Abstract:Quantization has emerged as a promising direction for model compression. Recently, data-free quantization has been widely studied as a promising method to avoid privacy concerns, which synthesizes images as an alternative to real training data. Existing methods use classification loss to ensure the reliability of the synthesized images. Unfortunately, even if these images are well-classified by the pre-trained model, they still suffer from low semantics and homogenization issues. Intuitively, these low-semantic images are sensitive to perturbations, and the pre-trained model tends to have inconsistent output when the generator synthesizes an image with poor semantics. To this end, we propose Robustness-Guided Image Synthesis (RIS), a simple but effective method to enrich the semantics of synthetic images and improve image diversity, further boosting the performance of downstream data-free compression tasks. Concretely, we first introduce perturbations on input and model weight, then define the inconsistency metrics at feature and prediction levels before and after perturbations.
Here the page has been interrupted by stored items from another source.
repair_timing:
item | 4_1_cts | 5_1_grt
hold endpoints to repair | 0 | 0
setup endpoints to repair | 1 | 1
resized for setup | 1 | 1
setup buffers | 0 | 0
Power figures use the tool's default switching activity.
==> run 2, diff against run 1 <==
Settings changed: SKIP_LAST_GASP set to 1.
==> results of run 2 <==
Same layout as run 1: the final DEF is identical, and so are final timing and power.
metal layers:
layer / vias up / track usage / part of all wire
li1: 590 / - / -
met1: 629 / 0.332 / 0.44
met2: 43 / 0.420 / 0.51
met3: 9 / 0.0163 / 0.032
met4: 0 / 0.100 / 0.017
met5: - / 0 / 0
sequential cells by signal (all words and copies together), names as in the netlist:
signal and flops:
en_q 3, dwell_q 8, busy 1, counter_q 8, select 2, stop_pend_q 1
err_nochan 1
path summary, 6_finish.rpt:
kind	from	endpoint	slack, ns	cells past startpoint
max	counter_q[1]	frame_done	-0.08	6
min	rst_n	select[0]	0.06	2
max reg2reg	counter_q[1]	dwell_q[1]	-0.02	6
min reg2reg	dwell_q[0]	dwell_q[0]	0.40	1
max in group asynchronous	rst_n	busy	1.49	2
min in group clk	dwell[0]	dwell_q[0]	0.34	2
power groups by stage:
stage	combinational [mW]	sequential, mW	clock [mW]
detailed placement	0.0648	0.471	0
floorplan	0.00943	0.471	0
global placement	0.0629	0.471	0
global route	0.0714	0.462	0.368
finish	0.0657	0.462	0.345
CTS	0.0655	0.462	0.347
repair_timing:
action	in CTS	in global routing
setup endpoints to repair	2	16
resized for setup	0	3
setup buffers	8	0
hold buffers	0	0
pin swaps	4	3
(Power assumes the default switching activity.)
$ cat config.mk
export PLATFORM = sky130hd
export DESIGN_NAME = hazard_forward_unit
export DESIGN_NICKNAME = d
export VERILOG_FILES = /design/src/rtl/fwd_pkg.sv /design/src/rtl/operand_fwd_mux.sv /design/src/rtl/hazard_forward_unit.sv
export SDC_FILE = /design/constraint.sdc
export NUM_CORES = 1
export LEC_CHECK = 0
export ABC_AREA = 0
export BUFFER_PORTS_ARGS = -buffer_cell sky130_fd_sc_hd__buf_2
export CAP_MARGIN = 40
export CELL_PAD_IN_SITES_DETAIL_PLACEMENT = 1
export CELL_PAD_IN_SITES_GLOBAL_PLACEMENT = 1
export CORE_MARGIN = 2
export CORE_UTILIZATION = 39
export DETAILED_ROUTE_END_ITERATION = 7
export GPL_TIMING_DRIVEN = 0
export PLACE_DENSITY_LB_ADDON = 0.12
export SLEW_MARGIN = 0
export SYNTH_ARGS = -nofsm -noshare
export SYNTH_HDL_FRONTEND = slang
export SYNTH_HIERARCHICAL = 1
export SYNTH_SLANG_ARGS = --single-unit
$ cat constraint.sdc
create_clock -name clk -period 2.75 [get_ports clk]
set_input_delay 0.55 -clock clk [delete_from_list [all_inputs] [get_ports clk]]
set_output_delay 0.55 -clock clk [all_outputs]
set_load 0.01 [all_outputs]
$ cat src/rtl/fwd_pkg.sv
// Shared types for the hazard / forwarding unit.
//   fwd_sel_e  : operand source select (RF, writeback, memory stage)
//   lu_state_e : load-use stall controller state
//   XLEN_DEF / RA_W_DEF : default datapath and register-address widths
package fwd_pkg;
  localparam int XLEN_DEF = 32;
  localparam int RA_W_DEF = 5;

  typedef enum logic [1:0] {
    FWD_RF = 2'b00,
    FWD_W  = 2'b01,
    FWD_M  = 2'b10
  } fwd_sel_e;

  typedef enum logic {
    ST_RUN  = 1'b0,
    ST_HOLD = 1'b1
  } lu_state_e;
endpackage

$ cat src/rtl/operand_fwd_mux.sv
// Per-operand forwarding: picks the newest producer of rs_e_i and muxes data.
//   rs_e_i        : E-stage source register address
//   rf_data_i     : operand captured from the register file at D/E
//   rd_m_i/regwrite_m_i/alu_m_i      : memory-stage producer
//   rd_w_i/regwrite_w_i/result_w_i   : writeback-stage producer
//   sel_o         : select (RF / W / M), src_o : forwarded operand
module operand_fwd_mux
  import fwd_pkg::*;
#(
  parameter int XLEN = XLEN_DEF,
  parameter int RA_W = RA_W_DEF
) (
  input  logic [RA_W-1:0] rs_e_i,
  input  logic [XLEN-1:0] rf_data_i,
  input  logic [RA_W-1:0] rd_m_i,
  input  logic            regwrite_m_i,
  input  logic [XLEN-1:0] alu_m_i,
  input  logic [RA_W-1:0] rd_w_i,
  input  logic            regwrite_w_i,
  input  logic [XLEN-1:0] result_w_i,
  output fwd_sel_e        sel_o,
  output logic [XLEN-1:0] src_o
);
  logic hit_m, hit_w;

  // x0 is hardwired zero, so it never forwards.
  assign hit_m = regwrite_m_i && (rd_m_i != '0) && (rd_m_i == rs_e_i);
  assign hit_w = regwrite_w_i && (rd_w_i != '0) && (rd_w_i == rs_e_i);

  // M is younger than W, so it wins when both match.
  always_comb begin
    sel_o = FWD_RF;
    if (hit_m)      sel_o = FWD_M;
    else if (hit_w) sel_o = FWD_W;
  end

  always_comb begin
    case (sel_o)
      FWD_M:   src_o = alu_m_i;
      FWD_W:   src_o = result_w_i;
      default: src_o = rf_data_i;
    endcase
  end
endmodule

$ cat src/rtl/hazard_forward_unit.sv
// Hazard and forwarding unit: D/E pipeline register, E-stage operand
// forwarding, load-use stall controller and branch flush.
//   D inputs  : RD1_D/RD2_D data, Rs1_D/Rs2_D/Rd_D addresses, RegWrite_D, MemRead_D
//   PCSrc_E   : taken branch in E -> flush D, abort any load-use stall
//   M/W inputs: Rd_M/RegWrite_M/ALUResult_M, Rd_W/RegWrite_W/Result_W
//   outputs   : SrcA_E/SrcB_E operands, ForwardA_E/ForwardB_E selects,
//               Stall_D (hold F/D), Flush_D (squash D)
// Optional build macro DECODE_BYPASS_EN: write-through of Result_W into the
// D/E capture when writeback targets a decode source register.
module hazard_forward_unit
  import fwd_pkg::*;
#(
  parameter int XLEN     = XLEN_DEF,
  parameter int RA_W     = RA_W_DEF,
  parameter int LU_STALL = 1
) (
  input  logic            clk,
  input  logic            rst_n,
  input  logic [XLEN-1:0] RD1_D,
  input  logic [XLEN-1:0] RD2_D,
  input  logic [RA_W-1:0] Rs1_D,
  input  logic [RA_W-1:0] Rs2_D,
  input  logic [RA_W-1:0] Rd_D,
  input  logic            RegWrite_D,
  input  logic            MemRead_D,
  input  logic            PCSrc_E,
  input  logic [RA_W-1:0] Rd_M,
  input  logic            RegWrite_M,
  input  logic [XLEN-1:0] ALUResult_M,
  input  logic [RA_W-1:0] Rd_W,
  input  logic            RegWrite_W,
  input  logic [XLEN-1:0] Result_W,
  output logic [XLEN-1:0] SrcA_E,
  output logic [XLEN-1:0] SrcB_E,
  output logic [1:0]      ForwardA_E,
  output logic [1:0]      ForwardB_E,
  output logic            Stall_D,
  output logic            Flush_D
);
  typedef struct packed {
    logic [XLEN-1:0] rd1;
    logic [XLEN-1:0] rd2;
    logic [RA_W-1:0] rs1;
    logic [RA_W-1:0] rs2;
    logic [RA_W-1:0] rd;
    logic            regwrite;
    logic            memread;
  } de_t;

  localparam logic [1:0] LU_CNT_INIT = 2'(LU_STALL - 1);

  de_t             de_q, de_d;
  lu_state_e       state_q, state_d;
  logic [1:0]      cnt_q, cnt_d;
  logic            lu_hit, stall, bubble;
  logic [XLEN-1:0] rd1_cap, rd2_cap;
  fwd_sel_e        sel_a, sel_b;

  // RegWrite_E is carried for downstream stages; nothing in this block reads it.
  logic unused_regwrite_e;
  assign unused_regwrite_e = de_q.regwrite;

  // Load in E whose destination feeds the instruction sitting in D.
  assign lu_hit = (state_q == ST_RUN) && de_q.memread && (de_q.rd != '0) &&
                  ((de_q.rd == Rs1_D) || (de_q.rd == Rs2_D));

  // ---- FSM: state register
  always_ff @(posedge clk or negedge rst_n) begin
    if (!rst_n) begin
      state_q <= ST_RUN;
      cnt_q   <= 2'd0;
    end else begin
      state_q <= state_d;
      cnt_q   <= cnt_d;
    end
  end

  // ---- FSM: next state. The detect cycle is the first stall cycle, so HOLD
  // covers the remaining LU_STALL-1 cycles.
  always_comb begin
    state_d = state_q;
    cnt_d   = cnt_q;
    if (PCSrc_E) begin
      state_d = ST_RUN;
      cnt_d   = 2'd0;
    end else begin
      case (state_q)
        ST_RUN: begin
          if (lu_hit && (LU_STALL > 1)) begin
            state_d = ST_HOLD;
            cnt_d   = LU_CNT_INIT;
          end
        end
        ST_HOLD: begin
          cnt_d = cnt_q - 2'd1;
          if (cnt_q == 2'd1) state_d = ST_RUN;
        end
        default: state_d = ST_RUN;
      endcase
    end
  end

  // ---- FSM: outputs. A taken branch squashes the stalled instruction anyway.
  always_comb begin
    stall   = rst_n && !PCSrc_E && (lu_hit || (state_q == ST_HOLD));
    Flush_D = rst_n && PCSrc_E;
  end
  assign Stall_D = stall;
  assign bubble  = PCSrc_E || stall;

  // ---- D/E capture
  always_comb begin
    rd1_cap = RD1_D;
    rd2_cap = RD2_D;
`ifdef DECODE_BYPASS_EN
    if (RegWrite_W && (Rd_W != '0) && (Rd_W == Rs1_D)) rd1_cap = Result_W;
    if (RegWrite_W && (Rd_W != '0) && (Rd_W == Rs2_D)) rd2_cap = Result_W;
`endif
  end

  always_comb begin
    de_d = '0;
    if (!bubble) begin
      de_d.rd1      = rd1_cap;
      de_d.rd2      = rd2_cap;
      de_d.rs1      = Rs1_D;
      de_d.rs2      = Rs2_D;
      de_d.rd       = Rd_D;
      de_d.regwrite = RegWrite_D;
      de_d.memread  = MemRead_D;
    end
  end

  always_ff @(posedge clk or negedge rst_n) begin
    if (!rst_n) de_q <= '0;
    else        de_q <= de_d;
  end

  // ---- E-stage forwarding
  operand_fwd_mux #(.XLEN(XLEN), .RA_W(RA_W)) u_fwd_a (
    .rs_e_i(de_q.rs1), .rf_data_i(de_q.rd1),
    .rd_m_i(Rd_M), .regwrite_m_i(RegWrite_M), .alu_m_i(ALUResult_M),
    .rd_w_i(Rd_W), .regwrite_w_i(RegWrite_W), .result_w_i(Result_W),
    .sel_o(sel_a), .src_o(SrcA_E)
  );

  operand_fwd_mux #(.XLEN(XLEN), .RA_W(RA_W)) u_fwd_b (
    .rs_e_i(de_q.rs2), .rf_data_i(de_q.rd2),
    .rd_m_i(Rd_M), .regwrite_m_i(RegWrite_M), .alu_m_i(ALUResult_M),
    .rd_w_i(Rd_W), .regwrite_w_i(RegWrite_W), .result_w_i(Result_W),
    .sel_o(sel_b), .src_o(SrcB_E)
  );

  assign ForwardA_E = sel_a;
  assign ForwardB_E = sel_b;
endmodule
On the basis of inconsistency on two levels, we design a robustness optimization objective to enhance the semantics of synthetic images. Moreover, we also make our approach diversity-aware by forcing the generator to synthesize images with small correlations in the label space. With RIS, we achieve state-of-the-art performance for various settings on data-free quantization and can be extended to other data-free compression tasks.